How far can Spectral Algebraic Geometry be developed over $\mathbb{E}_2$-rings (instead of $\mathbb{E}_\infty$-rings)?

Jacob Lurie has extensively developed derived algebraic geometry in the setting of $ \mathbb{E}_\infty$ -ring spectra [SAG]. The resulting theory of Spectral Algebraic Geometry (SAG) gives (in particular) a way to view some of the spectra topologists care about algebro-geometrically, as spectral schemes. In particular, examples of such spectra would be

  1. The complex cobordism spectrum $ \mathrm{MU}$ ;

  2. Complex $ K$ -theory $ \mathrm{KU}$ ;

  3. The spectrum $ \mathrm{TMF}$ of topological modular forms;

  4. The sphere spectrum $ \mathbb{S}$ .

On the other hand, there are many important spectra which don’t admit $ \mathbb{E}_\infty$ -structures (and hence don’t fit in Lurie’s SAG) such as:

  1. The $ p$ -local Brown-Peterson spectrum $ \mathrm{BP}$ and its connective covers $ \rm{BP}\langle n\rangle$ ;

  2. The Morava $ K$ -theories $ K(n)$ ;

  3. The Ravenel spectra $ X(n)$ .

There has been work on SAG over $ \mathbb{E}_n$ -rings, in particular by John Francis, in his thesis.
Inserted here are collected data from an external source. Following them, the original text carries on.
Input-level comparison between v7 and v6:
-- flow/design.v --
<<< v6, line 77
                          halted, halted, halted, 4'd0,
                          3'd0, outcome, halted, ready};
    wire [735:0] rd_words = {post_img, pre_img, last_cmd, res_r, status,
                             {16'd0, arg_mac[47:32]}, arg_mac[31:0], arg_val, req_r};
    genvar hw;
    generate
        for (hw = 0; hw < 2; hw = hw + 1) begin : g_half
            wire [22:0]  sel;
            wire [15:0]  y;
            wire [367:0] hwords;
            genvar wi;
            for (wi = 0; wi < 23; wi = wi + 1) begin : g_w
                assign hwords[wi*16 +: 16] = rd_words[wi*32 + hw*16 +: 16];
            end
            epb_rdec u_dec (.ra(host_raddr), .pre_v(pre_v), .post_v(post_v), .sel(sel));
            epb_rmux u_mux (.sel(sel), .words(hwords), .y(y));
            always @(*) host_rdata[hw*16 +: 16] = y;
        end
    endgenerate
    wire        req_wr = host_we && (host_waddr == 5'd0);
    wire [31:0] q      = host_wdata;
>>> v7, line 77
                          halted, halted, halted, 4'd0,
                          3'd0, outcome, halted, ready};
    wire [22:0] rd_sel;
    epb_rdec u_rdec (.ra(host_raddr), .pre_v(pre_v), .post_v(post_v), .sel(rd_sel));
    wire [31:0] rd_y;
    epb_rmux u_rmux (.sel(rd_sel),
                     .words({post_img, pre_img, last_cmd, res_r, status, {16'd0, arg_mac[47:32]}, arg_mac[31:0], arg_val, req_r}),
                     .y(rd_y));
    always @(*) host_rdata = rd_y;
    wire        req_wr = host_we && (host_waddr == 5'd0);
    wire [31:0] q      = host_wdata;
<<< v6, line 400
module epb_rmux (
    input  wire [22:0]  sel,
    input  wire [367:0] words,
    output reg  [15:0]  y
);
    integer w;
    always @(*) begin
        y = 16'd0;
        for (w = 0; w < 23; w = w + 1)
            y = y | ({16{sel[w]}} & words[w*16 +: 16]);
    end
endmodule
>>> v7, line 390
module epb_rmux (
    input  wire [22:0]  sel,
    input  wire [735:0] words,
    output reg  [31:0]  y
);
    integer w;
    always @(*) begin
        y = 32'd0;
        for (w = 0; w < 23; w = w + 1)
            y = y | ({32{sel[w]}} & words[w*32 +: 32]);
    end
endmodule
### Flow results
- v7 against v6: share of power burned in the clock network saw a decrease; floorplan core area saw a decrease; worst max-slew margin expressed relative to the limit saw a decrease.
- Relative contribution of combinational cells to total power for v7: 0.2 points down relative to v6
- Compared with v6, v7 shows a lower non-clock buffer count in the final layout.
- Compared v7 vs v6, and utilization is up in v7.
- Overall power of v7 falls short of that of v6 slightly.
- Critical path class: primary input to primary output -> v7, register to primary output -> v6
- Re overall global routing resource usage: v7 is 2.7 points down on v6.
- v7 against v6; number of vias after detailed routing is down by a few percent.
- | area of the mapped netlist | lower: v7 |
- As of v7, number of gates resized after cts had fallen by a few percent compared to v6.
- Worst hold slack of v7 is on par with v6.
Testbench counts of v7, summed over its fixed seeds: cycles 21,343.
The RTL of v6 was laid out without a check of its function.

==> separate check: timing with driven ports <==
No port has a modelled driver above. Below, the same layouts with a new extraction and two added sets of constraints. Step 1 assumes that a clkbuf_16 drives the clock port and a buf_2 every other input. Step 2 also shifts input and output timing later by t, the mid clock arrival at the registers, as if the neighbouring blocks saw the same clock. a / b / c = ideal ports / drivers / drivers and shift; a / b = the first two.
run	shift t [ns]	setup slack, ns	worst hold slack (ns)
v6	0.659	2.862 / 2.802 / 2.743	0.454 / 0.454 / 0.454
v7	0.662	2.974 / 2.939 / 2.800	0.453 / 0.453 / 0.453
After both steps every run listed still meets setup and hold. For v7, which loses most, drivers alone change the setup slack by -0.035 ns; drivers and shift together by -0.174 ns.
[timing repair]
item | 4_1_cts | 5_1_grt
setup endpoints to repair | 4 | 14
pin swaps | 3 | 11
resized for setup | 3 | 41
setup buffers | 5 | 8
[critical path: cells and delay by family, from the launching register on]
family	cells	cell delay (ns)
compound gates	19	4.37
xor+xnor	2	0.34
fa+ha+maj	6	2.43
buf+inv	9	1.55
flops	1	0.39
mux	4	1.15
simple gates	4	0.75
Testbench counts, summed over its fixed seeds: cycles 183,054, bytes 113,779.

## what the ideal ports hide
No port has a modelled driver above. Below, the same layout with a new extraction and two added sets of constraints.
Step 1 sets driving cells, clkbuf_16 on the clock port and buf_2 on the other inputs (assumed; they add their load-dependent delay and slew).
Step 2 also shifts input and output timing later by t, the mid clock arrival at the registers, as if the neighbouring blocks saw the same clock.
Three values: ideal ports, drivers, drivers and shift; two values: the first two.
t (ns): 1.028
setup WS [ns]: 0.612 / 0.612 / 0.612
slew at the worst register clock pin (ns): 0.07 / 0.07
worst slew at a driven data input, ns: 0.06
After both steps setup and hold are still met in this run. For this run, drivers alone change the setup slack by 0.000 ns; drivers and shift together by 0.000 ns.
From an optimization exercise on the open Yosys and OpenROAD flow, aimed at small area; shortcuts taken in it are not production practice. Power figures rest on the tool's default switching activity, not on a simulated workload.

==> inputs of maple <==
## bb_sync
module bb_sync (
    input  wire        clk,
    input  wire        rst,           
    input  wire        cmd_valid,
    output wire        cmd_ready,
    input  wire [31:0] cmd_data,
    output wire        kbc_rd,
    output wire        kbc_port,      
    input  wire        kbc_ack,
    input  wire [7:0]  kbc_rdata,
    output wire        rec_valid,
    input  wire        rec_ready,
    output wire [31:0] rec_data
);
==> flow/config.mk <==
export PLATFORM = sky130hd
export DESIGN_NAME = bb_sync
export DESIGN_NICKNAME = bb_sync
export VERILOG_FILES = /design/flow/design.v
export SDC_FILE = /design/flow/constraint.sdc
export NUM_CORES = 4
export LEC_CHECK = 0
export CAP_MARGIN = 20
export CORE_MARGIN = 2
export CORE_UTILIZATION = 40
export SLEW_MARGIN = 20
==> flow/constraint.sdc <==
create_clock -name core_clock -period 8.0 [get_ports {clk}]
set_input_delay 1.6000 -clock core_clock [delete_from_list [all_inputs] [get_ports {clk}]]
set_output_delay 1.6000 -clock core_clock [all_outputs]
set_load 0.01 [all_outputs]
standard.sh (not shown) runs the stock make flow with config.mk's settings and CLKGATE_MAP_FILE= SYNTH_SCRIPT=/design/flow/synth_recipe.tcl, a recipe that flattens the netlist after the stock synthesis.
==> flow/flow/run.sh <==
#!/bin/bash
# Standard layout, with the smallest buffer on the ports.
set -euo pipefail
export BUFFER_PORTS_ARGS="-buffer_cell sky130_fd_sc_hd__buf_1"
bash standard.sh > standard.log 2>&1
==> cedar (differences from maple) <==
--- a/flow/design.v
+++ b/flow/design.v
@@ -40,17 +40,17 @@
     reg  [15:0] cfg_ring;          
     reg         ch;                
     reg         mouse_queued;      
     reg  [3:0]  poll_cnt;
     reg  [1:0]  rtype;
     reg         key_len2;
-    reg         c_x, c_y, c_t, c_g, c_a, c_b, c_c, c_d;    
+    reg         c_x, c_y, c_ax, c_ay;    
     wire ph15 = (ph == 4'd15);
     wire in_pass = (state == S_PASS);
     wire commit  = in_pass && ph15;
-    assign cmd_ready = commit && !ch;
+    assign cmd_ready = commit && cmdp;
     assign kbc_rd    = state[2];
     assign kbc_port  = state[0];
     assign rec_valid = (state == S_EMIT);
     wire is_key  = (rtype == R_KEY);
     wire is_pkt  = (rtype == R_PKT);
     wire is_disc = (rtype == R_DISC);
@@ -79,40 +79,47 @@
     wire op_mouse_reasm= (opc == 8'h21) && z23_8;
     wire op_gest_step  = (opc == 8'h30) && (cmd_data[5:3] == 3'd0);
     wire op_gest_reset = (opc == 8'h31) && z23_0;
     wire op_gest_cfg   = (opc == 8'h32) && z23_16;
     wire legal = op_nop || op_sub || op_unsub || op_irq || op_kbd_int || op_kbd_reasm ||
                  op_mouse_int || op_mouse_reasm || op_gest_step || op_gest_reset || op_gest_cfg;
-    wire       g_act = in_pass && (ch || op_gest_step);    
+    wire [2:0] g_btn = ch ? mouse_b0[2:0] : cmd_data[2:0];
+    wire g_lb = g_btn[0], g_rb = g_btn[1], g_mb = g_btn[2];
+    wire left_only  =  g_lb && !g_rb && !g_mb;
+    wire right_only = !g_lb &&  g_rb && !g_mb;
+    wire released   = !g_lb && !g_rb && !g_mb;
+    wire       cmdp  = !ch && !mouse_queued;       
+    wire       g_act = in_pass && (ch || (cmdp && op_gest_step));
+    wire       rel   = g_act && released;
     wire [7:0] dx_lo = ch ? mouse_b1 : cmd_data[13:6];
     wire [7:0] dy_lo = ch ? byte_r   : cmd_data[22:15];
     wire       dx_sg = ch ? mouse_b0[4] : cmd_data[14];
     wire       dy_sg = ch ? mouse_b0[5] : cmd_data[23];
     wire       dxb = g_act && (ph[3] ? dx_sg : dx_lo[ph[2:0]]);
     wire       dyb = g_act && (ph[3] ? dy_sg : dy_lo[ph[2:0]]);
     wire       tolb = !ph[3] && cfg_ring[8];
     wire       xlb  = !ph[3] && cfg_ring[0];
     wire       xb = x_ring[0] && !x_zero;
     wire       yb = y_ring[0] && !y_zero;
     wire       in_s2 = (gest_state == G_STROKE_2);
-    wire sx = xb ^ dxb ^ c_x;                  
-    wire sy = yb ^ dyb ^ c_y;                  
-    wire xt = xb ^ !in_s2;                     
-    wire r_a  = dxb ^ c_a;                     
-    wire r_b  = dxb ^ c_b;                     
-    wire r_c  = dyb ^ c_c;                     
-    wire r_d  = dyb ^ c_d;                     
-    wire r_ge = !xb ^ c_g;                     
-    wire r_st = yb ^ xb ^ c_t;                 
+    wire xa = xb ^ rel;
+    wire xo = rel ? xlb : dxb;
+    wire sx = xa ^ xo ^ c_x;
+    wire yo = rel ? (xb ^ !in_s2) : dyb;
+    wire sy = yb ^ yo ^ c_y;
+    wire tx = tolb ^ !dx_sg;
+    wire ty = tolb ^ !dy_sg;
+    wire r_ax = c_ax ^ dx_sg;                  
+    wire r_ay = c_ay ^ dy_sg;                  
+    wire r_a  = r_ax && dx_sg;                 
+    wire r_c  = r_ay && dy_sg;                 
+    wire r_d  = r_ay && !dy_sg;                
+    wire r_ge = sx;                            
+    wire r_st = !(sy ^ in_s2);                 
     wire x_cl = sx;                            
     wire y_cl = sy ^ in_s2;                    
-    wire [2:0] g_btn = ch ? mouse_b0[2:0] : cmd_data[2:0];
-    wire g_lb = g_btn[0], g_rb = g_btn[1], g_mb = g_btn[2];
-    wire left_only  =  g_lb && !g_rb && !g_mb;
-    wire right_only = !g_lb &&  g_rb && !g_mb;
-    wire released   = !g_lb && !g_rb && !g_mb;
     reg  [2:0] g_next;
     reg        g_keep;
     reg        g_done;
     always @(*) begin
         g_next = gest_state;
         g_keep = 1'b0;
@@ -126,51 +133,44 @@
                     else            g_keep = 1'b1;
                 end else if (released && r_ge && r_st)
                     g_next = G_APEX;
                 else
                     g_next = G_IDLE;
             G_APEX:
-                if (g_lb || g_mb || r_a || r_b || r_c || r_d) g_next = G_IDLE;
-                else if (g_rb)                               g_next = G_STROKE_2;
+                if (g_lb || g_mb || r_ax || r_ay) g_next = G_IDLE;
+                else if (g_rb)                   g_next = G_STROKE_2;
             G_STROKE_2:
                 if (right_only) begin
                     if (r_a || r_d) g_next = G_IDLE;
                     else            g_keep = 1'b1;
                 end else if (released && r_ge && r_st) begin
                     g_next = G_COMPLETE;
                     g_done = 1'b1;
                 end else
                     g_next = G_IDLE;
             default: ;
         endcase
     end
-    wire g_commit = commit && (ch || op_gest_step);
+    wire g_commit = commit && (ch || (cmdp && op_gest_step));
+    wire cfg_load = in_pass && cmdp && op_gest_cfg;
+    wire cfg_in   = (in_pass && mouse_queued) ? 1'b0 : cfg_load ? cmd_data[ph] : cfg_ring[0];
     always @(posedge clk) begin
         ph <= ph + 4'd1;
-        x_ring <= {sx, x_ring[15:1]};
-        y_ring <= {sy, y_ring[15:1]};
-        c_x <= !ph15 && ((xb & dxb) | (xb & c_x) | (dxb & c_x));
-        c_y <= !ph15 && ((yb & dyb) | (yb & c_y) | (dyb & c_y));
-        c_t <= !ph15 && ((yb & xt) | (yb & c_t) | (xt & c_t));
-        c_g <= !ph15 && ((xlb & !xb) | (xlb & c_g) | (!xb & c_g));
-        c_a <= !ph15 && ((dxb & tolb) | (dxb & c_a) | (tolb & c_a));
-        c_b <= !ph15 && ((dxb & !tolb) | (dxb & c_b) | (!tolb & c_b));
-        c_c <= !ph15 && ((dyb & tolb) | (dyb & c_c) | (tolb & c_c));
-        c_d <= !ph15 && ((dyb & !tolb) | (dyb & c_d) | (!tolb & c_d));
+        x_ring   <= {sx, x_ring[15:1]};
+        y_ring   <= {sy, y_ring[15:1]};
+        cfg_ring <= {cfg_in, cfg_ring[15:1]};
+        c_x  <= !ph15 && ((xa & xo) | (xa & c_x) | (xo & c_x));
+        c_y  <= !ph15 && ((yb & yo) | (yb & c_y) | (yo & c_y));
+        c_ax <= !ph15 && ((dxb & tx) | (dxb & c_ax) | (tx & c_ax));
+        c_ay <= !ph15 && ((dyb & ty) | (dyb & c_ay) | (ty & c_ay));
         if (ph15) begin
             x_zero <= g_commit ? (!g_keep || x_cl) : 1'b0;
             y_zero <= g_commit ? (!g_keep || y_cl) : 1'b0;
         end
-        if (rst)
-            cfg_ring <= 16'd0;
-        else if (commit && !ch && op_gest_cfg)
-            cfg_ring <= cmd_data[15:0];
-        else
-            cfg_ring <= {cfg_ring[0], cfg_ring[15:1]};
     end
-    wire take = commit && !ch;
+    wire take = commit && cmdp;
     wire data_ack = (state == S_DATA) && kbc_ack;
     wire [7:0] byte_in = state[2] ? kbc_rdata : cmd_data[7:0];
     wire do_kreasm = (take && op_kbd_reasm)   || (data_ack && byte_r[2:0] == 3'd0 && !ch);
     wire do_mreasm = (take && op_mouse_reasm) || (data_ack && byte_r[2:0] == 3'd0 && ch);
     wire k_emit = do_kreasm && (byte_in != 8'hE0);
     wire m_sync = do_mreasm && (mouse_slot == 2'd0) && !byte_in[3];
@@ -210,16 +210,18 @@
         if (take) begin
             mouse_queued <= op_irq && irq_k && irq_m;
             ch <= op_mouse_int || (op_irq && !irq_k) || (op_mouse_reasm && (m_sync || m_pkt));
         end else if (finish) begin
             mouse_queued <= 1'b0;
             ch <= mouse_queued;
-        end
+        end else if (commit)
+            mouse_queued <= 1'b0;        
         if (rst) begin
             state       <= S_IDLE;
             ch          <= 1'b0;
+            mouse_queued <= 1'b1;
             sub_r       <= 2'b00;
             kbd_pending <= 1'b0;
             mouse_slot  <= 2'd0;
             gest_state  <= G_IDLE;
         end else begin
             if (do_kreasm)
@@ -237,13 +239,13 @@
                 if (op_sub)   sub_r[cmd_data[0]] <= 1'b1;
                 if (op_unsub) sub_r[cmd_data[0]] <= 1'b0;
                 if (op_gest_reset) gest_state <= G_IDLE;
             end
             case (state)
                 S_IDLE:
-                    if ((ch || cmd_valid) && ph15) state <= S_PASS;
+                    if ((ch || cmd_valid || mouse_queued) && ph15) state <= S_PASS;
                 S_PASS:
                     if (ph15) begin
                         if (start_poll)    state <= S_POLL;
                         else if (emit_now) state <= S_EMIT;
                         else               state <= S_IDLE;
                     end
==> flow/flow/run.sh (replaced) <==
#!/bin/bash
# Standard layout (standard.sh), with the smallest buffer on the ports and
# power recovery (downsizing of gates off the critical paths) after global routing.
set -euo pipefail
export BUFFER_PORTS_ARGS="-buffer_cell sky130_fd_sc_hd__buf_1"
export RECOVER_POWER=100
bash standard.sh > standard.log 2>&1
==> flow/config.mk (replaced) <==
export PLATFORM = sky130hd
export DESIGN_NAME = bb_sync
export DESIGN_NICKNAME = bb_sync
export VERILOG_FILES = /design/flow/design.v
export SDC_FILE = /design/flow/constraint.sdc
export NUM_CORES = 4
export LEC_CHECK = 0
export ABC_AREA = 1
export CAP_MARGIN = 20
export CORE_MARGIN = 2
export CORE_UTILIZATION = 40
export CTS_BUF_LIST = sky130_fd_sc_hd__clkbuf_8
export SLEW_MARGIN = 20
==> ember (differences from maple) <==
==> flow/run.sh (new file) <==
#!/bin/bash
# synth_recipe.tcl (not shown) runs the flow's synth.tcl, then flattens the netlist and writes it again
# the make line also repeats each setting of config.mk as NAME=value (left out here)
make -C /OpenROAD-flow-scripts/flow DESIGN_CONFIG=/design/flow/config.mk WORK_HOME=/design/flow/orfs CLKGATE_MAP_FILE= SYNTH_SCRIPT=/design/flow/synth_recipe.tcl finish
removed: flow/flow/run.sh
removed: flow/standard.sh
==> summary of the runs <==
Of maple and cedar, maple has the higher count of clock-buffer cells in the layout (gap 2).
Combinational power: maple is lower than ember (20%).
Via count, highest first: cedar, ember, maple.
Between ember and cedar, the lower critical path depth is in ember (gap 9).
The lowest clock power belongs to cedar, the highest to ember.
The highest worst setup slack belongs to cedar, the lowest to ember.
In cedar the synthesized area is smaller than in ember, by about 3.3%.
Global-route usage: cedar > ember > maple.
The lowest clock skew belongs to ember, the highest to maple.
In non-clock buffer count, maple and ember do not differ.
Of ember and cedar, ember has the higher flip-flop and latch count (gap 4).
Function was not checked in any run of this note: the RTL went through the layout flow alone.

[port drivers added, routing unchanged]
How much do the figures lean on ideal ports? The routed layouts below were timed once more, with nothing changed but the port constraints.
Step 1 (the two cells are an assumption about what drives the block):
set clk [get_ports {clk}]
set_driving_cell -lib_cell sky130_fd_sc_hd__clkbuf_16 $clk
set_driving_cell -lib_cell sky130_fd_sc_hd__buf_2 [delete_from_list [all_inputs] $clk]
Step 2 moves the port delays by t, midway between the first and last clock arrival at a register: inputs arrive t later, outputs are due t later. That takes back most of the time a late clock gives input paths.
Slacks: no drivers / after step 1 / after step 2; pairs: no drivers / after step 1.
| run | shift t [ns] | slack for setup (ns) | cell pins on the clock port's net |
|---|---|---|---|
| maple | 0.390 | 3.399 / 3.417 / 3.027 | 1 |
| cedar | 0.400 | 3.411 / 3.418 / 3.018 | 1 |
| ember | 0.390 | 2.976 / 2.989 / 2.599 | 1 |
After both steps setup and hold are still met in every run listed. For cedar, which loses most, drivers alone change the setup slack by +0.007 ns; drivers and shift together by -0.393 ns.
This is an optimization exercise on Yosys and OpenROAD, whose aim is small area, not a production implementation. The RTL was checked by simulation tests, not by an equivalence proof against the original design. Power and IR drop assume default switching activity.

==> design.v <==
module byte_escape_encoder (
    input  wire [7:0] v,
    input  wire       code,
    output wire [7:0] out,
    output wire       two
);
    assign two = (v[7:2] == 6'b011111) & (v[1] | v[0]);
    assign out = code ? (v[1] ? {7'b0011000, v[0]} : 8'h2F)
                      : (two ? 8'h7F : v);
endmodule
module byte_escape_decoder (
    input  wire       esc,
    input  wire [7:0] b,
    output wire       esc_next,
    output wire       out_valid,
    output wire [7:0] out_value
);
    wire hi7 = (b[7:2] == 6'b011111);
    assign esc_next  = ~esc & hi7 & b[1] & b[0];
    assign out_valid = esc ? ((b == 8'h2F) | (b[7:1] == 7'b0011000))
                           : ~(hi7 & b[0]);
    assign out_value = esc ? {6'b011111, ~b[1], b[1] | b[0]} : b;
endmodule
module frame_sync_detector (
    input  wire [7:0] rx_data,
    output wire       is_sync,
    output wire       is_cmd
);
    assign is_sync = (rx_data == 8'h7E);
    assign is_cmd  = (rx_data == 8'h80);
endmodule
module renard_framer (
    input  wire [1:0] ph,
    input  wire [7:0] buf_rdata,
    output wire [7:0] tx_data,
    output wire       item_two
);
    wire [7:0] enc;
    byte_escape_encoder u_enc (
        .v    (buf_rdata),
        .code (ph[0]),
        .out  (enc),
        .two  (item_two)
    );
    assign tx_data = ph[1] ? enc : (ph[0] ? 8'h80 : 8'h7E);
endmodule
Focusing on $ n=2$ , what results of SAG are expected to be troublesome to extend to the setting of $ \mathbb{E}_2$ -ring spectra?

I’m also tempted to ask here Sanath’s question on this topic:

[…] what are some results in either the purely algebro-geometric or purely chromatic aspects of spectral algebraic geometry which rely upon using the entire $ \mathbb{E}_\infty$ -ring structure?

to be found in his A love letter to E_2-rings.